I grew up in the 70s and although things like toys were not quite as gendered as they are now gendered attitudes certainly prevailed and I strongly remember 'libbers' being ridiculed. As a child I was definitely told there were things I could and could not do, both by adults and children.

YetAnotherSpartacus · 30/12/2017 23:33

In fact, in the 70s I remember several instances where 'gender barriers' were broken, but it was the exception that proved the rule (Thatcher, Valentina Tereshkova, first woman commercial pilot etc.), but jobs, especially for working class kids were still very gendered. Paul Willis made that point quite well in Learning to Labour, which is also (of course) about class and masculinity.

LassWiTheDelicateAir · 30/12/2017 23:39

RebelRogue

@LassWiTheDelicateAir I'm only 32 ,it's not that far back an era

So roughly more or less the ages of friends' and relatives' daughters ,my female assistants and my son's girl friends and female friends. What you describe just seems terribly at odds with what I know of them.

CertainHalfDesertedStreets · 30/12/2017 23:46

Things were far worse in the 70s and 80s with regard to opportunities for women, female role models, access to male spaces (clubs, pubs etc), acceptance of domestic violence etc etc etc.

And we now know that there was an epidemic of child sex abuse taking place with the full knowledge of the institutions which were supposed to protect them.

Because women and children were absolutely fair game in the 70s. Watch any TV from the period, it's right there.

BarrackerBarmer · 30/12/2017 23:47

'Beliefs' are irrelevant.
An ability to be rational, use logic, fairness, honesty and integrity are what matter if one wishes to influence most posters here.
In fact, if someone wants to invoke beliefs, as in faith based, factually unsupported myths, they are going to find it difficult to persuade others here.

When you say "until you have demonstrated your agreement with a fairly narrow set of beliefs ('pure' radical feminism?)", I wonder what you mean.

I think people tend to be pretty fact and evidence based here, and very open to challenge.

What are these beliefs you reference here?

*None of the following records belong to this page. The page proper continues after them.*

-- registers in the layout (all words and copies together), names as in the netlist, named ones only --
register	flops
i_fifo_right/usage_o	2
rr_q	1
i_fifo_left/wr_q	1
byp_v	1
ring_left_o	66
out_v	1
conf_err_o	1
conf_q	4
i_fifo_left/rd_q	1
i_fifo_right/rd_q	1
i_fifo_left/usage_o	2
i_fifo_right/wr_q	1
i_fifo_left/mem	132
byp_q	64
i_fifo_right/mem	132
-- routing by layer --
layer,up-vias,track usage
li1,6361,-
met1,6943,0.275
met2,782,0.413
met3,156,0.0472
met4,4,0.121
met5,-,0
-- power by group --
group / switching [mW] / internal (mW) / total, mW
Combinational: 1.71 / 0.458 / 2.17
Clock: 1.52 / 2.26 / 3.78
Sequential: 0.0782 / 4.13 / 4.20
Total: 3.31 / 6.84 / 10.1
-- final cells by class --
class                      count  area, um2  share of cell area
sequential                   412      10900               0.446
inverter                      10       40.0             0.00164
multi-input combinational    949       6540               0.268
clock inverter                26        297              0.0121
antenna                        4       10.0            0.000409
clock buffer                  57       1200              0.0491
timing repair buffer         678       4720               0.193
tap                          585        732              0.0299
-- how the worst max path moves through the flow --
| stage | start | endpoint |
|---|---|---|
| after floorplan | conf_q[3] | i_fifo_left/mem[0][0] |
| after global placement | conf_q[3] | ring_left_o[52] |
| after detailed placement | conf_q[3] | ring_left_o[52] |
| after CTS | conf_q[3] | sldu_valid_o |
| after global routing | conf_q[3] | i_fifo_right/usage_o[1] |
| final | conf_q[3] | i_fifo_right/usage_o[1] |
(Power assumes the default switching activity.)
## src/rtl/mips_fetch_pkg.sv

```systemverilog
// Shared types and constants for the MIPS instruction-fetch stage.
package mips_fetch_pkg;

   // Fetch handshake phases: issue request, wait for data, hold stalled data.
   typedef enum logic [1:0] {
      S_REQ  = 2'd0,
      S_WAIT = 2'd1,
      S_HOLD = 2'd2
   } fetch_state_t;

   localparam logic [31:0] PC_INC           = 32'd4;
   localparam logic [31:0] NOP_INSTR        = 32'h0000_0000;
   localparam logic [31:0] DEFAULT_RESET_PC = 32'h0000_0000;

endpackage

```

## src/rtl/mips_next_pc.sv

```systemverilog
// Next-PC helper for the fetch stage: decode-stage redirect detection,
// target selection (jump beats branch) and the sequential PC+4 adder.
module mips_next_pc
   import mips_fetch_pkg::*;
(
   input  logic [31:0] pcf,
   input  logic        pcsrc,
   input  logic [31:0] pc_branch,
   input  logic        jump,
   input  logic [31:0] pc_jump,
   output logic        redirect,
   output logic [31:0] target,
   output logic [31:0] pc_plus4
);

   assign redirect = jump | pcsrc;
   assign target   = jump ? pc_jump : pc_branch;
   // Plain 32-bit add: 0xFFFF_FFFC rolls over to 0.
   assign pc_plus4 = pcf + PC_INC;

endmodule

```

## src/rtl/mips_fetch_stage.sv

```systemverilog
// Instruction-fetch stage: owns PCF, drives the imem req/gnt + rvalid
// handshake with at most one request in flight, and presents either a
// valid instruction or a zero bubble to IF/ID.
// Optional macro FETCH_PERF_EN adds saturating fetch/kill counters.
module mips_fetch_stage
   import mips_fetch_pkg::*;
#(
   parameter logic [31:0] RESET_PC = DEFAULT_RESET_PC,
   parameter int          CNT_W    = 32
)
(
   input  logic              clk,
   input  logic              rst_n,
   input  logic              StallF,
   input  logic              PCSrcD,
   input  logic [31:0]       PCBranchD,
   input  logic              JumpD,
   input  logic [31:0]       PCJumpD,
   output logic              ImemReq,
   output logic [31:0]       ImemAddr,
   input  logic              ImemGnt,
   input  logic              ImemRvalid,
   input  logic [31:0]       ImemRdata,
   output logic [31:0]       InstrF,
   output logic [31:0]       PCPlus4F,
   output logic              InstrValidF
`ifdef FETCH_PERF_EN
   ,
   output logic [CNT_W-1:0]  FetchCntF,
   output logic [CNT_W-1:0]  KillCntF
`endif
);

   fetch_state_t state_reg, state_next;
   logic [31:0]  pcf_reg, pcf_next;
   logic         kill_reg, kill_next;
   logic [31:0]  buf_reg, buf_next;

   logic         redirect;
   logic [31:0]  target;
   logic [31:0]  pc_plus4;
   logic         valid_c;
   logic [31:0]  instr_c;

   mips_next_pc u_next_pc (
      .pcf       (pcf_reg),
      .pcsrc     (PCSrcD),
      .pc_branch (PCBranchD),
      .jump      (JumpD),
      .pc_jump   (PCJumpD),
      .redirect  (redirect),
      .target    (target),
      .pc_plus4  (pc_plus4)
   );

   // State, PC, kill flag and stall buffer registers.
   always_ff @(posedge clk or negedge rst_n) begin
      if (!rst_n) begin
         state_reg <= S_REQ;
         pcf_reg   <= RESET_PC;
         kill_reg  <= 1'b0;
         buf_reg   <= NOP_INSTR;
      end else begin
         state_reg <= state_next;
         pcf_reg   <= pcf_next;
         kill_reg  <= kill_next;
         buf_reg   <= buf_next;
      end
   end

   // Next-state and handshake/output decode; a redirect always overrides StallF.
   always_comb begin
      state_next = state_reg;
      pcf_next   = pcf_reg;
      kill_next  = kill_reg;
      buf_next   = buf_reg;
      ImemReq    = 1'b0;
      valid_c    = 1'b0;
      instr_c    = NOP_INSTR;
      case (state_reg)
         S_REQ: begin
            ImemReq = 1'b1;
            // The address may move before grant; a redirect at grant time
            // marks the in-flight request as stale.
            if (redirect) pcf_next = target;
            if (ImemGnt) begin
               state_next = S_WAIT;
               kill_next  = redirect;
            end
         end
         S_WAIT: begin
            if (ImemRvalid) begin
               state_next = S_REQ;
               if (kill_reg || redirect) begin
                  kill_next = 1'b0;
                  if (redirect) pcf_next = target;
               end else begin
                  valid_c = 1'b1;
                  instr_c = ImemRdata;
                  if (!StallF) begin
                     pcf_next = pc_plus4;
                  end else begin
                     buf_next   = ImemRdata;
                     state_next = S_HOLD;
                  end
               end
            end else if (redirect) begin
               pcf_next  = target;
               kill_next = 1'b1;
            end
         end
         S_HOLD: begin
            if (redirect) begin
               pcf_next   = target;
               state_next = S_REQ;
            end else begin
               valid_c = 1'b1;
               instr_c = buf_reg;
               if (!StallF) begin
                  pcf_next   = pc_plus4;
                  state_next = S_REQ;
               end
            end
         end
         default: state_next = S_REQ;
      endcase
   end

   assign ImemAddr    = pcf_reg;
   assign InstrValidF = valid_c;
   assign InstrF      = valid_c ? instr_c : NOP_INSTR;
   assign PCPlus4F    = valid_c ? pc_plus4 : 32'h0;

`ifdef FETCH_PERF_EN
   logic             accept;
   logic             drop;
   logic [CNT_W-1:0] fetch_cnt_reg;
   logic [CNT_W-1:0] kill_cnt_reg;
   localparam logic [CNT_W-1:0] CNT_ONE = {{(CNT_W-1){1'b0}}, 1'b1};

   // An instruction leaves for IF/ID; a response is thrown away in S_WAIT.
   assign accept = valid_c & ~StallF;
   assign drop   = (state_reg == S_WAIT) & ImemRvalid & (kill_reg | redirect);

   // Saturating performance counters.
   always_ff @(posedge clk or negedge rst_n) begin
      if (!rst_n) begin
         fetch_cnt_reg <= '0;
         kill_cnt_reg  <= '0;
      end else begin
         if (accept && (fetch_cnt_reg != '1)) fetch_cnt_reg <= fetch_cnt_reg + CNT_ONE;
         if (drop && (kill_cnt_reg != '1))    kill_cnt_reg  <= kill_cnt_reg + CNT_ONE;
      end
   end

   assign FetchCntF = fetch_cnt_reg;
   assign KillCntF  = kill_cnt_reg;
`endif

endmodule
```

## config.mk

```make
export PLATFORM = sky130hd
export DESIGN_NAME = mips_fetch_stage
export DESIGN_NICKNAME = d
export VERILOG_FILES = /design/src/rtl/mips_fetch_pkg.sv /design/src/rtl/mips_next_pc.sv /design/src/rtl/mips_fetch_stage.sv
export SDC_FILE = /design/constraint.sdc
export NUM_CORES = 1
export LEC_CHECK = 0
export CELL_PAD_IN_SITES_DETAIL_PLACEMENT = 0
export CELL_PAD_IN_SITES_GLOBAL_PLACEMENT = 1
export CORE_ASPECT_RATIO = 1.2
export CORE_MARGIN = 2
export CORE_UTILIZATION = 30
export DETAILED_ROUTE_END_ITERATION = 8
export PLACE_DENSITY_LB_ADDON = 0.1
export SKIP_CTS_REPAIR_TIMING = 1
export SYNTH_ARGS = -nofsm -noshare
export SYNTH_HDL_FRONTEND = slang
export SYNTH_SLANG_ARGS = --single-unit
```

## constraint.sdc

```tcl
create_clock -name clk -period 2.5 [get_ports clk]
set_input_delay 0.5 -clock clk [delete_from_list [all_inputs] [get_ports clk]]
set_output_delay 0.5 -clock clk [all_outputs]
set_load 0.03 [all_outputs]
```

* Word level (Yosys, flattened, before mapping)
Cells that the tools add are included.
** Operators by class
- Add/subtract/negate cells :: 1
- Equal/unequal tests :: 7
- Mux-type cells :: 30
- Bitwise gates (word level) :: 2
- Reductions and logical operators :: 7
** Operators by type and width (number)
- 32-bit 2-to-1 mux :: 11
- 32-bit one-hot mux with 3 select lines :: 1
- 32-bit one-hot mux with 2 select lines :: 1
- 32-bit by 3-bit adder with 32-bit output, second input constant :: 1
- 2-bit 2-to-1 mux :: 6
- 3-bit inequality test, second input constant :: 3
- 1-bit 2-to-1 mux :: 8
- 4-bit AND reduction :: 2
- 2-bit one-hot mux with 3 select lines :: 1
- 2-bit inequality test, second input constant :: 2
- 1-bit one-hot mux with 2 select lines :: 2
- 3-bit AND reduction :: 1
- 3-bit nonzero test :: 1
- 2-bit by 1-bit equality test with 1-bit output, second input constant :: 1
- 2-bit equality test, second input constant :: 1
- 2-bit zero test :: 1
- 2-bit nonzero test :: 1
- 1-bit logical OR :: 1
- 1-bit NOT :: 1
- 1-bit bitwise OR :: 1
** Word-level totals
- Register bits :: 67
- Input port bits :: 103
- Output and inout port bits :: 98
- Word-level logic and storage cells :: 51

* Longest topological paths before layout
Gate-level depths: netlist of the first run.
- Word-level depth :: 6
- Gate-level depth with buffers :: 10
- Gate-level depth less buffers :: 8

* Hierarchy
Synthesis of the first run repeated with hierarchy kept, for this count alone.
** Second synthesis, totals
- Cells, all modules :: 565
- Area total of the unflattened synthesis :: 5421.4 sq um
** By module, submodules not included
- mips_fetch_stage :: times used 1, cells each 445, area an instance 4459.3 sq um, sequential area each 1676.6 sq um
- mips_next_pc :: times used 1, cells each 120, area an instance 962.2 sq um, sequential area each 0.0 sq um

* Least setup slack after synthesis of the first run
No wires, ideal clock.
- Kind :: register to output
- Start point :: register pcf_reg[17], in the netlist ImemAddr[17]
- End point :: output PCPlus4F[31]
- Arrival time :: 2.451 ns
- Data required time :: 2.000 ns
- Setup slack :: -0.451 ns
- Cell stages (with the launch flop) :: 8
- Buffers on the path :: 2
- Path through :: dfrtp_1 clkbuf_1 nand3_1 nor3_1 clkbuf_1 nand4_1 or3_1 a21oi_1
** On the way
- Longest elaborated chain between the ends :: 2
** Ends and longest elaborated chain
- start: declaration :: RTL line mips_fetch_stage.sv:35 : logic [31:0] pcf_reg, pcf_next;
- start signal: assignment :: RTL line mips_fetch_stage.sv:65 : pcf_reg <= pcf_next;
- 32-bit by 3-bit adder with 32-bit output :: RTL line mips_next_pc.sv:19 : assign pc_plus4 = pcf + PC_INC;
- 32-bit 2-to-1 mux :: RTL line mips_fetch_stage.sv:132 : assign PCPlus4F = valid_c ? pc_plus4 : 32'h0;
- end: declaration :: RTL line mips_fetch_stage.sv:25 : output logic [31:0] PCPlus4F,
Every way passes these cells.

* Final worst setup path of the first run
- Start point :: register kill_reg
- End point :: output PCPlus4F[30]
** On the way
- Longest elaborated chain between the ends :: 5
** Ends and longest elaborated chain
- start: declaration :: RTL line mips_fetch_stage.sv:36 : logic kill_reg, kill_next;
- start signal: assignment :: RTL line mips_fetch_stage.sv:66 : kill_reg <= kill_next;
- 1-bit logical OR :: RTL line mips_fetch_stage.sv:94 : if (kill_reg || redirect) begin
- 1-bit 2-to-1 mux :: RTL line mips_fetch_stage.sv:94
- 1-bit 2-to-1 mux :: RTL line mips_fetch_stage.sv:92 : if (ImemRvalid) begin
- 1-bit one-hot mux with 2 select lines :: RTL line mips_fetch_stage.sv:80 : case (state_reg)
- 32-bit 2-to-1 mux :: RTL line mips_fetch_stage.sv:132
Every way passes these cells.

==> impl_metrics.tcl, run 1 <==
set metrics [dict create \
    slew-limit-headroom_pct 34.66 \
    path_clk_slew_ns 0.06 \
    num_vias 7035 \
    async_flop_share_pct 100.0 \
    htree_levels 3 \
    syn_area_per_cell_um2 7.800 \
    finalSetupViolations 65 \
    ioPinCount 201 \
    setup_ws_ns -0.2103 \
    via_per_inst 5.535 \
    drt-initial-drc-count 408 \
    p_int_uw 4762 \
    fin_nets 1119 \
    grt_pass1_vias 7051 \
    ys_ff_latch 67 \
    skew_ns 0.01213 \
    fp.coreArea_um2 18920 \
    hold_violations 0 \
    seqPwrFrac_pct 24.0 \
    synth_top_area_share_pct 28.93 \
    antenna_found_initial 0 \
    cts-root-buf "clkbuf_16" \
    cp-start-kind "flip-flop" \
    max_slew.worst_pin.slew_ns 0.9802 \
    worstPathArrival_ns 2.21 \
    place.port_buffers 200 \
    synthTopCellsByArea "dfrtp_1, nor2_1, mux2_2, a22oi_1, clkbuf_1" \
    violations "negative setup slack" \
    hp-class "input pin to async pin" \
    mappedNetlistNets 851 \
    grt_first_pass_wirelength_um 39100 \
    seq_area_frac_synth_pct 28.93 \
    report.final.slew_viol_count 0 \
    cts_tree "built" \
    status "finished, violations left" \
    mappedNetlistArea_um2 5796 \
    area_delta_synth_final_pct 69.75 \
    wire_per_inst_um 20.54 \
    synth_edf_count 0 \
    antennaDiodeCount 0 \
    comb_power_share_pct 58.2 \
    worstPathRequired_ns 2.00 \
    power_frac_clock_pct 17.8 \
    crit_path_end_kind "primary output" \
    leakage_uw 0.003937 \
    yosys_warnings 0 \
    die_height_um 156.3 \
    instances_no_fill 1271 \
    dr.pass1.iters 5 \
    clk_latency_ns 0.35 \
    max_freq_ghz 0.3690 \
    rows 55 \
    numCtsBuffers 9 \
    fin_crit_sh_pct 108.4 \
    vdd_drop_max_v 0.0004445 \
    synthCells 743 \
    drc 0 \
    utilization_pct 51.99 \
    ant_nets 0 \
    fp.dieW_um 130.9 \
    critical_path_class "flip-flop to primary output" \
    grt_max_degree 68 \
    grt_usage_pct 25.02 \
    period_needed_ns 2.710 \
    drive_gt1_share_pct 33.40 \
    routabilityCongestion 0.9387 \
    dp.cells 1250 \
    dieArea_um2 20450 \
    cp_max_fo 8 \
    yosys.cell_count.top_type "nor2_1" \
    grt.overflow.total 0 \
    cellPowerDensity_nw_per_um2 874.7 \
    place_ws_ns -0.3573 \
    drv_cap 0 \
    swShare_pct 44.66 \
    ys_types 70 \
    yosys_most_used_dff "dfrtp_1" \
    synth_top_area_cell "dfrtp_1" \
    wl_um 26110 \
    rsz0062_at_grt "true" \
    synth_commonest_cells "nor2_1, dfrtp_1, clkbuf_1" \
    whs_ns 0.3108 \
    dp_hpwl_um 20050 \
    clk_path_buf_depth 2 \
    start_util_pct 30.62 \
    p_switching_uw 3843 \
    cts.sinks 67 \
]
## cells in the final DEF, fill, tap and decap left out, drive strengths merged, types with 9 or more instances in the layout
cell,n
clkbuf,12
buf,186
a21oi,34
o22ai,15
nor2,117
clkdlybuf4s50,131
xor2,12
mux2,33
nor3,23
nand4,12
inv,19
dfrtp,67
nand2,44
a22oi,33
nor4,15
nand3,31
nand2b,16
xnor2,19
a2bb2oi,9
o2bb2ai,9
o21ai,28
## stage by stage
stage / power (uW) / instance area (um2) / TNS, ns
finish: 8605 / 9838 / -10.87
global route: 9082 / 9838 / -15.78
CTS: 8505 / 9532 / -19.13
detailed placement: 6957 / 9191 / -25.80
global placement: 6884 / 9191 / -22.37
floorplan: 4706 / 6098 / -1.619
## path summary, 6_finish.rpt
path | slack (ns) | cells after the start | from | to
max | -0.21 | 7 | kill_reg | PCPlus4F[30]
min | 0.31 | 1 | rst_n | ImemAddr[28]
max reg2reg | 0.17 | 6 | kill_reg | ImemAddr[18]
min reg2reg | 0.51 | 1 | ImemAddr[0] | ImemAddr[0]
max in group asynchronous | 1.50 | 1 | rst_n | kill_reg
min in group clk | 0.51 | 1 | ImemAddr[0] | ImemAddr[0]
## per-layer routing
| layer | up-vias | wire (um) | global-route usage (%) |
|---|---|---|---|
| li1 | 3287 | - | - |
| met1 | 3403 | 10970 | 32.80 |
| met2 | 297 | 12600 | 41.12 |
| met3 | 48 | 1765 | 4.547 |
| met4 | 0 | 763 | 8.815 |
| met5 | - | 0 | 0 |
## critical path, stage by stage, from the launching register on
cell and delay [ns]:
dfrtp_2 0.44, or4b_4 0.57, nor2_4 0.18, o21ai_4 0.10
buf_6 0.17, buf_12 0.15, nor2_4 0.12, buf_12 0.12
## cells by family (layout without fill, tap and decap cells)
group                      after synthesis  count (layout)  share of synthesized area, %
xor gates and xnor gates                31              31                         4.685
muxes                                   41              41                         7.794
DFF                                     67              67                         28.93
adders and majority gates                5               5                         1.079
buffers and inverters                   86             358                         5.829
AOI/OAI and AO/OA                      206             206                         25.37
and+or+nand+nor                        307             307                         26.32
## power groups by stage
stage	registers (uW)	logic, uW	clock network [uW]
6_report	2070	5010	1530
5_1_grt	2130	5350	1600
4_1_cts	2040	4920	1550
3_5_place_dp	2050	4900	0
3_3_place_gp	2030	4860	0
2_1_floorplan	2440	2270	0
## cell type report
type                            count  area, um2
Clock buffer                        9      225.2
Sequential cell                    67       1679
Inverter                           21      81.33
Clock inverter                      6      115.1
Multi-Input combinational cell    590       4170
Fill cell                        1836       9086
Timing Repair Buffer              322       3247
Tap cell                          256      320.3
No activity file was read; power rests on OpenSTA's default activity.
==> run 2: changes to the inputs <==
--- a/config.mk
+++ b/config.mk
@@ -7,7 +7,7 @@
 export LEC_CHECK = 0
 export CELL_PAD_IN_SITES_DETAIL_PLACEMENT = 0
 export CELL_PAD_IN_SITES_GLOBAL_PLACEMENT = 1
-export CORE_ASPECT_RATIO = 1.2
+export CORE_ASPECT_RATIO = 0.6
 export CORE_MARGIN = 2
 export CORE_UTILIZATION = 30
 export DETAILED_ROUTE_END_ITERATION = 8
==> run 2 against run 1 <==
Against the previous run:
- largest cell class unchanged
- final cell count is 0.24% higher
- highest routed layer unchanged
- global-route usage is 1.4 points higher
- first-iteration DRC count is 95% higher
- non-clock buffer count is 12 higher
- via count is 4.0% higher
- maximum frequency is 0.47% higher
- combinational power is 4.0% higher
- clock skew is 0.0010 ns higher
- power is 3.5% higher
- register-to-register slack worse by 0.04 ns
- the flow still finishes with violations (negative setup slack)
==> impl_metrics.tcl, run 2 (same netlist as run 1, synthesis figures left out) <==
set metrics [dict create \
    status "finished, violations left" \
    violations "negative setup slack" \
    area_delta_synth_final_pct 74.78 \
    numCtsBuffers 9 \
    tns_ns -8.475 \
    worstPathArrival_ns 2.20 \
    num_vias 7318 \
    utilization_pct 53.36 \
    die_height_um 111.7 \
    crit_path_end_kind "primary output" \
    rows 39 \
    period_needed_ns 2.698 \
    drt-initial-drc-count 796 \
    ant_nets 0 \
    instances_no_fill 1274 \
    setup_ws_ns -0.1977 \
    fin_crit_sh_pct 107.9 \
    grt_first_pass_wirelength_um 41260 \
    drv_cap 0 \
    max_slew.worst_pin.slew_ns 0.5455 \
    grt_usage_pct 26.39 \
    drive_gt1_share_pct 35.80 \
    drc 0 \
    clk_path_buf_depth 2 \
    report.final.slew_viol_count 0 \
    routabilityCongestion 0.9727 \
    grt_max_degree 34 \
    place.port_buffers 200 \
    htree_levels 3 \
    final_cell_mix "clkdlybuf4s50_1, buf_4, dfrtp_1, nor2_1, nand2_1" \
    cts_tree "built" \
    cts.sinks 67 \
    path_clk_slew_ns 0.06 \
    cp-start-kind "flip-flop" \
    cp_max_fo 6 \
    via_per_inst 5.744 \
    slew-limit-headroom_pct 63.12 \
    start_util_pct 30.53 \
    dp.cells 1240 \
    fin_nets 1131 \
    whs_ns 0.08311 \
    max_freq_ghz 0.3707 \
    finalSetupViolations 63 \
    critical_path_class "flip-flop to primary output" \
    hold_violations 0 \
    fill_cells 1788 \
    ioPinCount 201 \
    antenna_found_initial 1 \
    dieArea_um2 20480 \
    cts-root-buf "clkbuf_16" \
    grt_pass1_vias 6943 \
    dr.pass1.iters 5 \
    p_total_uw 8908 \
    clk_latency_ns 0.34 \
    vdd_drop_max_v 0.0004325 \
    leakage_uw 0.004060 \
    dp_hpwl_um 21650 \
    grt.overflow.total 0 \
    skew_ns 0.01314 \
    reg2reg_setup_slack_ns 0.13 \
    cellPowerDensity_nw_per_um2 879.4 \
    fp.coreArea_um2 18980 \
    worstPathRequired_ns 2.00 \
    wl_um 28460 \
    rsz0062_at_grt "true" \
    final_common_cell "clkdlybuf4s50_1" \
    antennaDiodeCount 0 \
    fp.dieW_um 183.4 \
    wire_per_inst_um 22.34 \
    hp-class "input pin to async pin" \
]
run 2: cell types whose count changed in the layout (fill, tap and decap cells not counted), sizes merged:
cell and delta:
buf +11, bufinv +1, clkbuf +2, clkinvlp -1
run 2: through the flow:
stage	area [um2]	setup slack, ns
3_5_place_dp	9166	-0.4321
6_report	10130	-0.1977
5_1_grt	10130	-0.2588
4_1_cts	9533	-0.4388
2_1_floorplan	6098	-0.07773
3_3_place_gp	9166	-0.3691
run 2: area by class of cell:
| class | count | area [um2] | area share, % |
|---|---|---|---|
| clock buffer | 10 | 229.0 | 2.260 |
| multi-input combinational | 590 | 4255 | 42.01 |
| timing repair buffer | 334 | 3436 | 33.92 |
| inverter | 21 | 81.33 | 0.8029 |
| clock inverter | 6 | 137.6 | 1.359 |
| sequential | 67 | 1683 | 16.61 |
| tap | 246 | 307.8 | 3.039 |
run 2: where the power goes:
part	switching (uW)	total (uW)	leakage, uW	internal (uW)
combinational	2980	5210	0.00305	2230
sequential	489	2090	0.000835	1610
clock	522	1600	0.000177	1080
run 2: critical path, stage by stage, from the launching register on:
cell and delay [ns]:
dfrtp_1 0.41, or4b_4 0.58, nor2_4 0.18, buf_8 0.17, buf_12 0.14, a22oi_2 0.07
nor2_2 0.17, buf_6 0.15
run 2: final timing paths:
kind	start	endpoint	cells past startpoint
hold reg to reg	buf_reg[31]	buf_reg[31]	1
setup reg to reg	kill_reg	ImemAddr[18]	7
setup / recovery	kill_reg	InstrF[6]	7
min in group clk	buf_reg[31]	buf_reg[31]	1
max in group asynchronous	rst_n	buf_reg[30]	2
hold / removal	rst_n	ImemAddr[31]	1
run 2: layer usage:
metal | track usage (%) | up-vias | share of wire, % | wire, um
li1 | - | 3306 | - | -
met1 | 39.89 | 3594 | 49 | 13880
met2 | 37.28 | 374 | 41 | 11660
met3 | 6.608 | 44 | 8.5 | 2406
met4 | 6.027 | 0 | 1.8 | 508
met5 | 0 | - | 0 | 0
==> run 3: changes to the inputs <==
--- a/config.mk
+++ b/config.mk
@@ -9,7 +9,7 @@
 export CELL_PAD_IN_SITES_GLOBAL_PLACEMENT = 1
 export CORE_ASPECT_RATIO = 0.6
 export CORE_MARGIN = 2
-export CORE_UTILIZATION = 30
+export CORE_UTILIZATION = 33
 export DETAILED_ROUTE_END_ITERATION = 8
 export PLACE_DENSITY_LB_ADDON = 0.1
 export SKIP_CTS_REPAIR_TIMING = 1
==> constraint.sdc (replaced) <==
create_clock -name clk -period 2.55 [get_ports clk]
set_input_delay 0.51 -clock clk [delete_from_list [all_inputs] [get_ports clk]]
set_output_delay 0.51 -clock clk [all_outputs]
set_load 0.03 [all_outputs]
==> run 3 against run 2 <==
Against the previous run:
- worst hold slack better by 0.061 ns
- register-to-register slack better by 0.03 ns
- clock power down 19%
- sequential power about the same
- the run still ends with negative setup slack left
- via count down 1.7%
- final cell count down 1.8%
- clock skew up 0.0028 ns
- non-clock buffer count down 11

thebewilderness · 30/12/2017 23:54

I'm new here and you lot a like a pack of fucking wolves.
I'm new here too and you, alunarexplorer, are like every umbrage addict I have ever met on every Feminist blog EVAH!

LassWiTheDelicateAir · 30/12/2017 23:55

Because women and children were absolutely fair game in the 70s. Watch any TV from the period, it's right there

I was a teenager from 1972 to 1978. I agree what you say about television but that wasn't my point. I was referring to the "women are told they can't..." anecdotes. I don't recall the 70s being like that - quite the opposite.

thebewilderness · 30/12/2017 23:57

It was still like that in the seventies. Not as bad as the fifties, but srsly! Baby steps.

guardianfree · 31/12/2017 00:05

EnthusiasticEdna
Sometimes I feel a bit as if I've unexpectedly been moved into the top set and am struggling to keep up Grin
I suppose we're all so different in experience, knowledge, life skills etc. I am constantly in awe of those posters who have a deep intellectual analysis of feminism and post such clear fluent and thoughtful posts.
I do see a lot of humour here but I suspect that it is the nature of the subject matter that means it's not a 'fluffy welcoming ' board but is more edgy?